- League: American League
- Ballpark: Sportsman's Park
- City: St. Louis, Missouri
- Record: 70–84 (.455)
- League place: 6th
- Owners: Donald Lee Barnes
- General managers: Bill DeWitt
- Managers: Fred Haney, Luke Sewell
- Radio: KWK (Dizzy Dean) KXOK

= 1941 St. Louis Browns season =

Major League Baseball season

The 1941 St. Louis Browns season was a season in American baseball.
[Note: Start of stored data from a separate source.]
`config.mk`:
```
export PLATFORM = sky130hd
export DESIGN_NAME = bpu_top
export DESIGN_NICKNAME = d
export VERILOG_FILES = /design/src/rtl/bpu_pkg.sv /design/src/rtl/bpu_cond.sv /design/src/rtl/bpu_target.sv /design/src/rtl/bpu_cycles.sv /design/src/rtl/bpu_top.sv
export SDC_FILE = /design/constraint.sdc
export NUM_CORES = 1
export LEC_CHECK = 0
export BUFFER_PORTS_ARGS = -buffer_cell sky130_fd_sc_hd__buf_4
export CORE_ASPECT_RATIO = 2
export CORE_MARGIN = 2
export CORE_UTILIZATION = 49
export CTS_CLUSTER_DIAMETER = 30
export DETAILED_ROUTE_END_ITERATION = 10
export PLACE_DENSITY_LB_ADDON = 0.1
export SLEW_MARGIN = 25
export SYNTH_ARGS = -nofsm -noshare
export SYNTH_HDL_FRONTEND = slang
export SYNTH_HIERARCHICAL = 1
export SYNTH_SLANG_ARGS = --single-unit
```
`constraint.sdc`:
```
create_clock -name clk -period 3 [get_ports clk]
set_input_delay 0.45 -clock clk [delete_from_list [all_inputs] [get_ports clk]]
set_output_delay 0.45 -clock clk [all_outputs]
set_load 0.05 [all_outputs]
```
`src/rtl/bpu_pkg.sv`:
```
package bpu_pkg;

    typedef enum logic [3:0] {
        OP_RJMP  = 4'd0,
        OP_IJMP  = 4'd1,
        OP_RCALL = 4'd2,
        OP_ICALL = 4'd3,
        OP_RET   = 4'd4,
        OP_RETI  = 4'd5,
        OP_BRSET = 4'd6,
        OP_BRCLR = 4'd7,
        OP_SKIP  = 4'd8
    } cf_op_e;

    // status bit positions
    localparam int FLG_C = 0;
    localparam int FLG_Z = 1;
    localparam int FLG_N = 2;
    localparam int FLG_V = 3;
    localparam int FLG_S = 4;

    // cycle costs
    localparam int CYC_SEQ   = 1;
    localparam int CYC_JUMP  = 2;
    localparam int CYC_CALL  = 3;
    localparam int CYC_RET   = 4;
    localparam int CYC_BR_TK = 2;

    function automatic logic is_branch(cf_op_e op);
        return (op == OP_BRSET) || (op == OP_BRCLR);
    endfunction

    function automatic logic is_relative(cf_op_e op);
        return (op == OP_RJMP) || (op == OP_RCALL);
    endfunction

endpackage

```
`src/rtl/bpu_cond.sv`:
```
module bpu_cond
    import bpu_pkg::*;
(
    input  logic [7:0] sreg,
    input  logic [2:0] sel,
    input  cf_op_e     op,
    output logic       hit
);
    logic bit_val;

    always_comb begin
        bit_val = sreg[sel];
        if (sel == 3'(FLG_S))
            bit_val = sreg[FLG_N] ^ sreg[FLG_V];
        hit = (op == OP_BRSET) ? bit_val : ~bit_val;
    end
endmodule

```
`src/rtl/bpu_target.sv`:
```
module bpu_target
    import bpu_pkg::*;
#(
    parameter int PC_W = 10,
    parameter int JK_W = 12,
    parameter int BK_W = 7
) (
    input  cf_op_e            op,
    input  logic [PC_W-1:0]   pc,
    input  logic [JK_W-1:0]   k,
    input  logic [PC_W-1:0]   z,
    input  logic [PC_W-1:0]   ret,
    input  logic              br_hit,
    input  logic              skip_hit,
    input  logic              next_long,
    output logic [PC_W-1:0]   target,
    output logic              taken
);
    localparam logic [PC_W-1:0] ONE   = PC_W'(1);
    localparam logic [PC_W-1:0] TWO   = PC_W'(2);
    localparam logic [PC_W-1:0] THREE = PC_W'(3);

    logic [PC_W-1:0] jump_off;
    logic [PC_W-1:0] br_off;
    logic [PC_W-1:0] seq_pc;

    // signed offsets resized to the address width (wrap modulo 2^PC_W)
    generate
        if (JK_W >= PC_W) begin : g_jk_trunc
            assign jump_off = k[PC_W-1:0];
        end else begin : g_jk_ext
            assign jump_off = {{(PC_W-JK_W){k[JK_W-1]}}, k};
        end
        if (BK_W >= PC_W) begin : g_bk_trunc
            assign br_off = k[PC_W-1:0];
        end else begin : g_bk_ext
            assign br_off = {{(PC_W-BK_W){k[BK_W-1]}}, k[BK_W-1:0]};
        end
    endgenerate

    assign seq_pc = pc + ONE;

    always_comb begin
        target = seq_pc;
        taken  = 1'b0;
        unique case (op)
            OP_RJMP, OP_RCALL: begin
                target = pc + jump_off + ONE;
                taken  = 1'b1;
            end
            OP_IJMP, OP_ICALL: begin
                target = z;
                taken  = 1'b1;
            end
            OP_RET, OP_RETI: begin
                target = ret;
                taken  = 1'b1;
            end
            OP_BRSET, OP_BRCLR: begin
                taken  = br_hit;
                target = br_hit ? (pc + br_off + ONE) : seq_pc;
            end
            OP_SKIP: begin
                taken  = skip_hit;
                if (skip_hit)
                    target = pc + (next_long ? THREE : TWO);
            end
            default: begin
                target = seq_pc;
                taken  = 1'b0;
            end
        endcase
    end
endmodule

```
`src/rtl/bpu_cycles.sv`:
```
module bpu_cycles
    import bpu_pkg::*;
#(
    parameter int CYC_W = 3
) (
    input  cf_op_e           op,
    input  logic             taken,
    input  logic             next_long,
    output logic [CYC_W-1:0] cycles
);
    always_comb begin
        unique case (op)
            OP_RJMP, OP_IJMP:   cycles = CYC_W'(CYC_JUMP);
            OP_RCALL, OP_ICALL: cycles = CYC_W'(CYC_CALL);
            OP_RET, OP_RETI:    cycles = CYC_W'(CYC_RET);
            OP_BRSET, OP_BRCLR: cycles = taken ? CYC_W'(CYC_BR_TK) : CYC_W'(CYC_SEQ);
            OP_SKIP:            cycles = !taken   ? CYC_W'(CYC_SEQ)
                                       : next_long ? CYC_W'(3) : CYC_W'(2);
            default:            cycles = CYC_W'(CYC_SEQ);
        endcase
    end
endmodule

```
`src/rtl/bpu_top.sv`:
```
module bpu_top
    import bpu_pkg::*;
#(
    parameter int PC_W  = 10,
    parameter int JK_W  = 12,
    parameter int BK_W  = 7,
    parameter int CYC_W = 3
) (
    input  logic             clk,
    input  logic             rst,
    input  logic             in_valid,
    input  logic [3:0]       op_in,
    input  logic [PC_W-1:0]  pc_in,
    input  logic [JK_W-1:0]  k_in,
    input  logic [PC_W-1:0]  z_in,
    input  logic [PC_W-1:0]  ret_in,
    input  logic [7:0]       sreg_in,
    input  logic [2:0]       bit_sel,
    input  logic             skip_hit,
    input  logic             next_long,
    output logic             out_valid,
    output logic [PC_W-1:0]  pc_next,
    output logic             taken,
    output logic [CYC_W-1:0] cycles,
    output logic             set_ie
);
    cf_op_e           op;
    logic             br_hit;
    logic [PC_W-1:0]  tgt;
    logic             tk;
    logic [CYC_W-1:0] cyc;

    assign op = cf_op_e'(op_in);

    bpu_cond u_cond (
        .sreg (sreg_in),
        .sel  (bit_sel),
        .op   (op),
        .hit  (br_hit)
    );

    bpu_target #(.PC_W(PC_W), .JK_W(JK_W), .BK_W(BK_W)) u_target (
        .op        (op),
        .pc        (pc_in),
        .k         (k_in),
        .z         (z_in),
        .ret       (ret_in),
        .br_hit    (br_hit),
        .skip_hit  (skip_hit),
        .next_long (next_long),
        .target    (tgt),
        .taken     (tk)
    );

    bpu_cycles #(.CYC_W(CYC_W)) u_cycles (
        .op        (op),
        .taken     (tk),
        .next_long (next_long),
        .cycles    (cyc)
    );

    always_ff @(posedge clk) begin
        if (rst) begin
            out_valid <= 1'b0;
            pc_next   <= '0;
            taken     <= 1'b0;
            cycles    <= '0;
            set_ie    <= 1'b0;
        end else begin
            out_valid <= in_valid;
            if (in_valid) begin
                pc_next <= tgt;
                taken   <= tk;
                cycles  <= cyc;
                set_ie  <= (op == OP_RETI);
            end
        end
    end
endmodule

```
# After elaboration in Yosys (flattened, before gate mapping)
# Cells that the tools add are included.
# classes
addsub	6
magnitude_cmp	1
n_eq_ne	9
muxes	13
bitwise	2
n_reduce_logical	8
# ops
op	n
10-bit case mux with 5 select lines	1
10-bit by 1-bit adder with 10-bit output (second input constant)	3
10-bit adder	3
10-bit two-way mux	2
4-bit by 3-bit == test with 1-bit output (second input constant)	4
3-bit case mux with 5 select lines	1
2-bit OR reduction	6
4-bit by 2-bit == test with 1-bit output (second input constant)	2
6-bit OR reduction	1
1-bit two-way mux	5
4-bit by 1-bit == test with 1-bit output (second input constant)	1
4-bit == test (second input constant)	1
4-bit logical NOT	1
3-bit by 4-bit less-than comparator with 1-bit output (second input constant)	1
1-bit binary-select mux with 3-bit select	1
3-bit == test (second input constant)	1
3-bit two-way mux	1
1-bit case mux with 3 select lines	1
2-bit two-way mux	1
1-bit NOT	1
1-bit bitwise XOR	1
# word_totals
regBits	16

# Logic depth before layout (Yosys ltp)
# Gate-level depths: netlist (run 1).
# logic_depth
ltp_word	8
ltp_mapped	13
depth_no_buf	12

# By module
# The synthesis (run 1) kept the hierarchy.
# modules_own_cells
mod	instances	cells_per_inst	area_per_inst_um2
bpu_target	1	161	1161.1
bpu_top	1	51	583.1
bpu_cond	1	10	101.3
bpu_cycles	1	9	57.6

# Worst setup path before layout (run 1)
# Ideal clock, no wire load.
# synth_timing
path_kind	input-to-reg
startpoint	input port bit_sel[2]
endpoint	register pc_next[3]
setup_ps	117
t_arrival_ps	2426
required_ps	2883
setup_slack_ps	457
stages	13
path_buffers	1
cell_sequence	mux4_2 -> nand2_1 -> o41ai_2 -> xnor2_1 -> nor2b_1 -> o21ai_1 -> nor2b_1 -> buf_2 -> nor2_1 -> o311ai_1 -> o311ai_1 -> mux2i_1 -> nor2_1
# synth_between
elab_chain_len	7
word_cells_on_any_way	8
# synth_lines
item	line_no	source
start, declared	bpu_top.sv:18	input logic [2:0] bit_sel,
1-bit binary-select mux with 3-bit select	bpu_cond.sv:12	bit_val = sreg[sel];
1-bit two-way mux (implied by the code)	bpu_cond.sv:12	
1-bit two-way mux *	bpu_cond.sv:13	if (sel == 3'(FLG_S))
1-bit NOT	bpu_cond.sv:15	hit = (op == OP_BRSET) ? bit_val : ~bit_val;
1-bit two-way mux *	bpu_cond.sv:15	
net br_hit	bpu_top.sv:28	logic br_hit;
10-bit two-way mux *	bpu_target.sv:61	target = br_hit ? (pc + br_off + ONE) : seq_pc;
10-bit case mux with 5 select lines *	bpu_target.sv:46	unique case (op)
net tgt[3]	bpu_top.sv:29	logic [PC_W-1:0] tgt;
end signal, assigned	bpu_top.sv:72	pc_next <= tgt;
end, declared	bpu_top.sv:22	output logic [PC_W-1:0] pc_next,
# The timed path passes the listed nets; every way through them passes the cells marked *. The select of a mux whose other input is x is not followed.
# A chain may end at the register's enable or synchronous reset.

# Final worst setup path (run 1)
# Same ends and word-level chain as after synthesis.

==> results of run 1 <==
[layout make-up]
type / count / share of cell area [%]
clock buffers: 4 / 2.166
inverters: 11 / 1.625
multi-input cells: 198 / 58.64
flip-flops and latches: 16 / 12.60
well taps: 51 / 2.511
repair buffers: 76 / 22.45
[registers in the layout, indices dropped and copies added (netlist names)]
signal,cells
set_ie,1
cycles,3
out_valid,1
taken,1
pc_next,10
[through the flow]
stage | instance area (sq um) | util [%]
finish | 2541 | 66.81
global route | 2541 | 66.81
CTS | 2541 | 66.81
detailed placement | 2486 | 65.36
global placement | 2486 | 65.36
floorplan | 1903 | -
[layer usage]
metal	share of wire, %	track usage (%)	wire length [um]	vias up
li1	-	-	-	1025
met1	36	27.89	1874	971
met4	3.3	12.16	172	0
met5	0	0	0	-
met3	3.6	1.575	188	13
met2	57	44.22	3023	58
[synth_stat cells, types with 5 or more instances]
cell type	n	area, sq um
a21oi_1	11	55.05
a22oi_1	6	45.04
xor2_1	6	52.55
xnor2_1	18	157.7
ha_1	14	175.2
dfxtp_1	16	320.3
a21o_1	5	37.54
o22ai_1	6	37.54
nand3_1	6	30.03
inv_1	11	41.29
mux2i_1	14	140.1
nor2_1	28	105.1
nor2b_1	6	37.54
nand2_1	10	37.54
[worst max-delay path, stage by stage]
cell,delay (ns)
buf_4,0.10
mux4_2,0.48
nand2_1,0.10
o41ai_2,0.08
xnor2_1,0.22
nor2b_1,0.09
o21ai_1,0.13
nor2b_1,0.18
buf_4,0.21
nor2_1,0.08
o311ai_1,0.28
o311ai_1,0.14
mux2i_1,0.15
nor2_1,0.05
[cells by family after synthesis]
logic type,after synthesis,share of synthesized area (%)
multiplexers,15,8.547
XOR/XNOR,24,11.05
adder cells (fa/ha/maj),15,10.26
AND/OR/NAND/NOR,78,22.82
AO/OA/AOI/OAI,66,25.64
flip-flops,16,16.83
buffers and inverters,17,4.865
[where the power goes]
group	switching (uW)	internal, uW
logic	225	188
registers	8.21	229
clock network	67.4	116
[worst paths after layout]
| check | start | endpoint | slack, ns |
|---|---|---|---|
| max | bit_sel[2] | pc_next[3] | 0.39 |
| min reg2reg | pc_next[8] | pc_next[8] | 0.49 |
| min | pc_next[8] | pc_next[8] | 0.49 |
| max reg2reg | set_ie | set_ie | 2.31 |
==> results.py, run 1 <==
metrics = {
    "sta": {
        "fin_setup_tns_ns": 0,
        "period_needed_ns": 2.613,
        "hold_viol_final": 0,
        "fin_skew_ns": 0,
        "relSlewSlack_pct": 45.40,
        "holdWs_ns": 0.4933,
        "slew_violations": 0,
        "period_share_pct": 87.09,
        "finalSetupViolations": 0,
        "setup_slack_ns": 0.3874,
        "worstMarginPinSlew_ns": 0.8172,
        "max_freq_mhz": 382.8,
        "rsz0062_at_grt": "false",
    },
    "synthesis": {
        "synth-edff-count": 0,
        "synth_warnings": 6,
        "synth.avg_cell_area_sq_um": 8.238,
        "ys_types": 60,
        "synth_ff_type": "dfxtp_1",
        "syn_nets": 308,
        "async_flop_share_pct": 0,
        "syn-cell-area_sq_mm": 0.001903,
        "yosysSeqAreaShare_pct": 16.83,
        "netlist_instances": 231,
        "synth_seq_cells": 16,
    },
    "clock_network": {
        "htreeDepth": 1,
        "numCtsBuffers": 3,
        "root_buffer": "clkbuf_8",
        "clk_pin_slew_ns": 0.06,
        "cts_resized": 0,
        "cts.sinks": 16,
        "cts_tree": "yes",
        "insertion_delay_ns": 0.24,
        "cts_hold_buf": 0,
        "postCtsSetupBuffers": 0,
        "clock_path_buffers": 2,
    },
    "power_and_ir_drop": {
        "p_per_area_mw_per_mm2": 328.0,
        "peakVddDrop_mv": 0.3567,
        "total_power_uw": 833.5,
        "p_leak_uw": 0.001183,
    },
    "layout": {
        "antennaDiodeCount": 0,
        "layout.nets": 383,
        "nFillCells": 350,
        "fin_cells": 356,
        "multi_input_area_sq_mm": 0.001490,
        "final_cell_mix": "76 x buf_4, 28 x nor2_1, 18 x xnor2_1, 16 x dfxtp_1",
        "layout.area.seq_sq_um": 320.3,
        "drive_above_1_share_pct": 29.51,
        "area_growth_pct": 33.53,
        "mostFrequentLayoutCell": "buf_4",
    },
    "detailed_routing": {
        "antenna_left": 0,
        "route.detailed.drc": 0,
        "drtIter0Drc": 59,
        "vias": 2067,
        "avgRoutedWirePerCell_um": 14.77,
        "wl_mm": 5.258,
        "first_pass_iters": 4,
        "via_per_inst": 5.806,
    },
    "hold_path": {
        "hold-path-cell-count": 2,
        "worstHoldPathType": "flop to flop",
    },
    "global_route": {
        "grt_max_degree": 18,
        "grt-ovfl-total": 0,
        "grt_pass1_vias": 2030,
        "grt_usage_pct": 25.16,
        "antenna_found_initial": 0,
        "grt_first_pass_wirelength_mm": 8.466,
    },
    "worst_setup_path": {
        "start_kind": "input port",
        "required_ns": 3.13,
        "cp_max_fo": 12,
        "worst_r2r_path_depth": 2,
        "crit_path_end_kind": "flop",
        "cp.arrival_ns": 2.75,
        "worstSetupPathType": "input port to flop",
    },
    "die": {
        "die_x_um": 48.07,
        "coreArea_sq_mm": 0.003804,
        "die_area_sq_mm": 0.004428,
        "die_h_um": 92.14,
        "initial_utilization_pct": 50.03,
        "fp-row-count": 32,
        "num_io_pins": 78,
    },
    "placed_design": {
        "io_buffer_count": 74,
        "place_ws_ns": 0.1202,
        "hpwl_mm": 4.342,
        "dp_cells": 352,
        "gp_congestion": 0.8509,
    },
    "run": {
        "drv_cap": 0,
    },
    "run_status": {
        "status": "completed",
    },
}
Note: power is estimated with default switching activity, not from simulation.
==> inputs of run 2 (changes only) <==
--- a/config.mk
+++ b/config.mk
@@ -7,5 +7,4 @@
 export LEC_CHECK = 0
 export BUFFER_PORTS_ARGS = -buffer_cell sky130_fd_sc_hd__buf_4
-export CORE_ASPECT_RATIO = 2
 export CORE_MARGIN = 2
 export CORE_UTILIZATION = 49
==> constraint.sdc (replaced) <==
create_clock -name clk -period 3 [get_ports clk]
set_input_delay 0.45 -clock clk [delete_from_list [all_inputs] [get_ports clk]]
set_output_delay 0.45 -clock clk [all_outputs]
set_load 0.005 [all_outputs]
==> run 2 against run 1 <==
Against the previous run:
- first-iteration DRC count grew to 2.5 times the previous value
- fmax shrank 0.72%
- setup slack lost 0.019 ns
- highest routed layer unchanged
==> results.py, run 2 (synthesis results as in run 1) <==
metrics = {
    "sta": {
        "fin_setup_tns_ns": 0,
        "rsz0062_at_grt": "false",
        "worstMarginPinSlew_ns": 0.7869,
        "slew_violations": 0,
        "max_freq_mhz": 380.0,
        "relSlewSlack_pct": 47.43,
        "period_needed_ns": 2.631,
        "finalSetupViolations": 0,
        "period_share_pct": 87.71,
        "fin_skew_ns": 0,
        "hold_viol_final": 0,
    },
    "clock_network": {
        "postCtsSetupBuffers": 0,
        "numCtsBuffers": 3,
        "root_buffer": "clkbuf_8",
        "cts.sinks": 16,
        "insertion_delay_ns": 0.25,
        "cts_hold_buf": 0,
        "cts_tree": "yes",
        "clk_pin_slew_ns": 0.07,
        "clock_path_buffers": 2,
        "cts_resized": 0,
        "htreeDepth": 1,
    },
    "global_route": {
        "grt-ovfl-total": 0,
        "grt_pass1_vias": 1843,
        "grt_first_pass_wirelength_mm": 8.190,
        "grt_usage_pct": 23.75,
        "antenna_found_initial": 0,
        "grt_max_degree": 18,
    },
    "worst_setup_path": {
        "crit_path_end_kind": "flop",
        "cp_max_fo": 8,
        "crit_chain": "buf_4 > inv_1 > ha_1 > inv_1 > fa_1 > a21o_1 > a221oi_1 > o21bai_1 > xnor2_1 > o22ai_1 > or3_1 > mux2i_1 > nor2_1",
        "worst_path_max_delay_cell": "fa_1",
        "required_ns": 3.14,
        "start_kind": "input port",
        "cp.arrival_ns": 2.77,
        "worstSetupPathType": "input port to flop",
        "cp_common_cell": "inv_1",
        "slowest_delay_ns": 0.40,
    },
    "layout": {
        "largest-register": "pc_next",
        "layout.nets": 384,
        "mostFrequentLayoutCell": "buf_4",
        "final_util_pct": 69.00,
        "final_cell_mix": "77 x buf_4, 28 x nor2_1, 18 x xnor2_1, 16 x dfxtp_1",
        "nFillCells": 355,
        "layout.area.seq_sq_um": 320.3,
        "multi_input_area_sq_mm": 0.001490,
        "largest_register_ffs": 10,
        "reg_top3": "pc_next x10, cycles x3",
        "antennaDiodeCount": 0,
        "fin_cells": 354,
        "drive_above_1_share_pct": 29.74,
        "area_growth_pct": 33.73,
    },
    "placed_design": {
        "hpwl_mm": 4.062,
        "gp_congestion": 0.8526,
        "dp_cells": 350,
        "io_buffer_count": 74,
    },
    "die": {
        "die_h_um": 66.32,
        "initial_utilization_pct": 51.59,
        "num_io_pins": 78,
        "die_area_sq_mm": 0.004398,
        "die_x_um": 66.32,
        "coreArea_sq_mm": 0.003689,
        "fp-row-count": 22,
    },
    "detailed_routing": {
        "first_pass_iters": 4,
        "route.detailed.drc": 0,
        "drtIter0Drc": 148,
        "avgRoutedWirePerCell_um": 14.59,
        "vias": 2054,
        "via_per_inst": 5.802,
        "wl_mm": 5.166,
        "antenna_left": 0,
    },
    "power_and_ir_drop": {
        "p_per_area_mw_per_mm2": 309.9,
        "peakVddDrop_mv": 0.2276,
        "p_leak_uw": 0.001188,
    },
    "hold_path": {
        "worstHoldPathType": "flop to flop",
    },
    "run_status": {
        "status": "completed",
    },
    "run": {
        "drv_cap": 0,
    },
}
-- run 2: cell type report --
type | instances | area share (%)
clock buffer | 4 | 2.163
inverter | 11 | 1.622
multi-input combinational | 198 | 58.55
sequential | 16 | 12.59
tap | 48 | 2.360
timing repair buffer | 77 | 22.71
-- run 2: where the power goes --
| group | internal, uW | total [uW] | switching, uW |
|---|---|---|---|
| clock network | 116 | 190 | 73.3 |
| registers | 228 | 236 | 7.52 |
| logic | 189 | 363 | 174 |
| total | 534 | 789 | 255 |
-- run 2: final timing paths --
kind / from / endpoint / slack [ns] / depth (start not counted)
min reg2reg: cycles[1] / cycles[1] / 0.50 / 2
max reg2reg: set_ie / set_ie / 2.30 / 2
min: cycles[1] / cycles[1] / 0.50 / 2
max: pc_in[0] / pc_next[8] / 0.37 / 13
-- run 2: per-stage QoR --
stage	setup WS (ns)	area, sq um	hold slack, ns	total power, uW
6_report	0.3686	2545	0.4950	788.7
5_1_grt	0.1815	2545	0.5051	838.9
4_1_cts	0.3807	2545	0.4964	793.2
3_5_place_dp	0.1400	2490	0.4832	599.7
3_3_place_gp	0.1764	2490	0.4747	594.6
2_1_floorplan	0.4593	1903	0.4850	455.4
-- run 2: worst max-delay path, delay by kind of cell --
family                     cells  cell delay [ns]
AOI/OAI and AO/OA              4             0.80
muxes                          1             0.14
xor gates and xnor gates       1             0.18
adders and majority gates      2             0.56
buffers and inverters          3             0.27
and+or+nand+nor                2             0.36
-- run 2: layer usage --
metal	GRT usage [%]	wire length, um	up-vias
met3	4.089	402	4
li1	-	-	1023
met1	30.57	2326	943
met5	0	0	-
met2	41.38	2396	84
met4	4.592	42	0
==> inputs of run 3 (changes only) <==
- CELL_PAD_IN_SITES_DETAIL_PLACEMENT: unset -> 1
- CELL_PAD_IN_SITES_GLOBAL_PLACEMENT: unset -> 2
- CORE_UTILIZATION: 49 -> 27
==> run 3 against run 2 <==
Against the previous run:
- worst hold slack about the same
- utilization decreased by 31 points
- critical path depth increased by 1
- die area increased by 76%
- largest power group unchanged
- total power decreased by 2.6%
- clock power decreased by 17%
- setup slack got worse by 0.072 ns
- register-to-register slack improved by 0.02 ns
- first-iteration DRC count decreased by 46%
- critical endpoint is now pc_next[3]
- flip-flop and latch count unchanged
### src/rtl/adaptive_neuron.sv
module adaptive_neuron #(
  parameter int CNT_W = 5,
  parameter int INIT_THRESH = 31
) (
  input  logic             clk,
  input  logic             rst,
  input  logic             excite,
  input  logic             inhibit,
  input  logic             leak,
  input  logic             recover,
  output logic             fire,
  output logic [CNT_W-1:0] syn_count,
  output logic [CNT_W-1:0] threshold
);
  logic             fire_now;
  logic [CNT_W-1:0] syn_lvl;
  logic [CNT_W-1:0] wgt_lvl;

  neuron_syn_acc #(.CNT_W(CNT_W)) u_syn (
    .clk(clk), .rst(rst), .fire_now(fire_now),
    .excite(excite), .inhibit(inhibit), .leak(leak), .level(syn_lvl)
  );

  neuron_wgt_acc #(.CNT_W(CNT_W), .INIT_THRESH(INIT_THRESH)) u_wgt (
    .clk(clk), .rst(rst), .fire_now(fire_now),
    .recover(recover), .level(wgt_lvl)
  );

  neuron_fire_cmp #(.CNT_W(CNT_W)) u_cmp (
    .clk(clk), .rst(rst), .syn_level(syn_lvl), .wgt_level(wgt_lvl),
    .fire_now(fire_now), .fire_q(fire)
  );

  assign syn_count = syn_lvl;
  assign threshold = wgt_lvl;


  fire_cleared_chk: assert property (@(posedge clk) disable iff (rst)
    fire |-> syn_count == '0);


  fire_lowers_chk: assert property (@(posedge clk) disable iff (rst)
    (fire && $past(threshold) > 1) |-> threshold == $past(threshold) - 1'b1);

endmodule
It involved the Browns finishing 6th in the American League with a record of 70 wins and 84 losses.

== Offseason ==
- November 16, 1940: George Caster was selected off waivers by the Browns from the Philadelphia Athletics.

== Regular season ==
The 1941 season marked a change in management, as Luke Sewell was appointed the Browns new manager on June 5, 1941. While the St. Louis Cardinals drew over 600,000 fans, the Browns barely drew 175,000. The consensus was that St. Louis could not support two teams.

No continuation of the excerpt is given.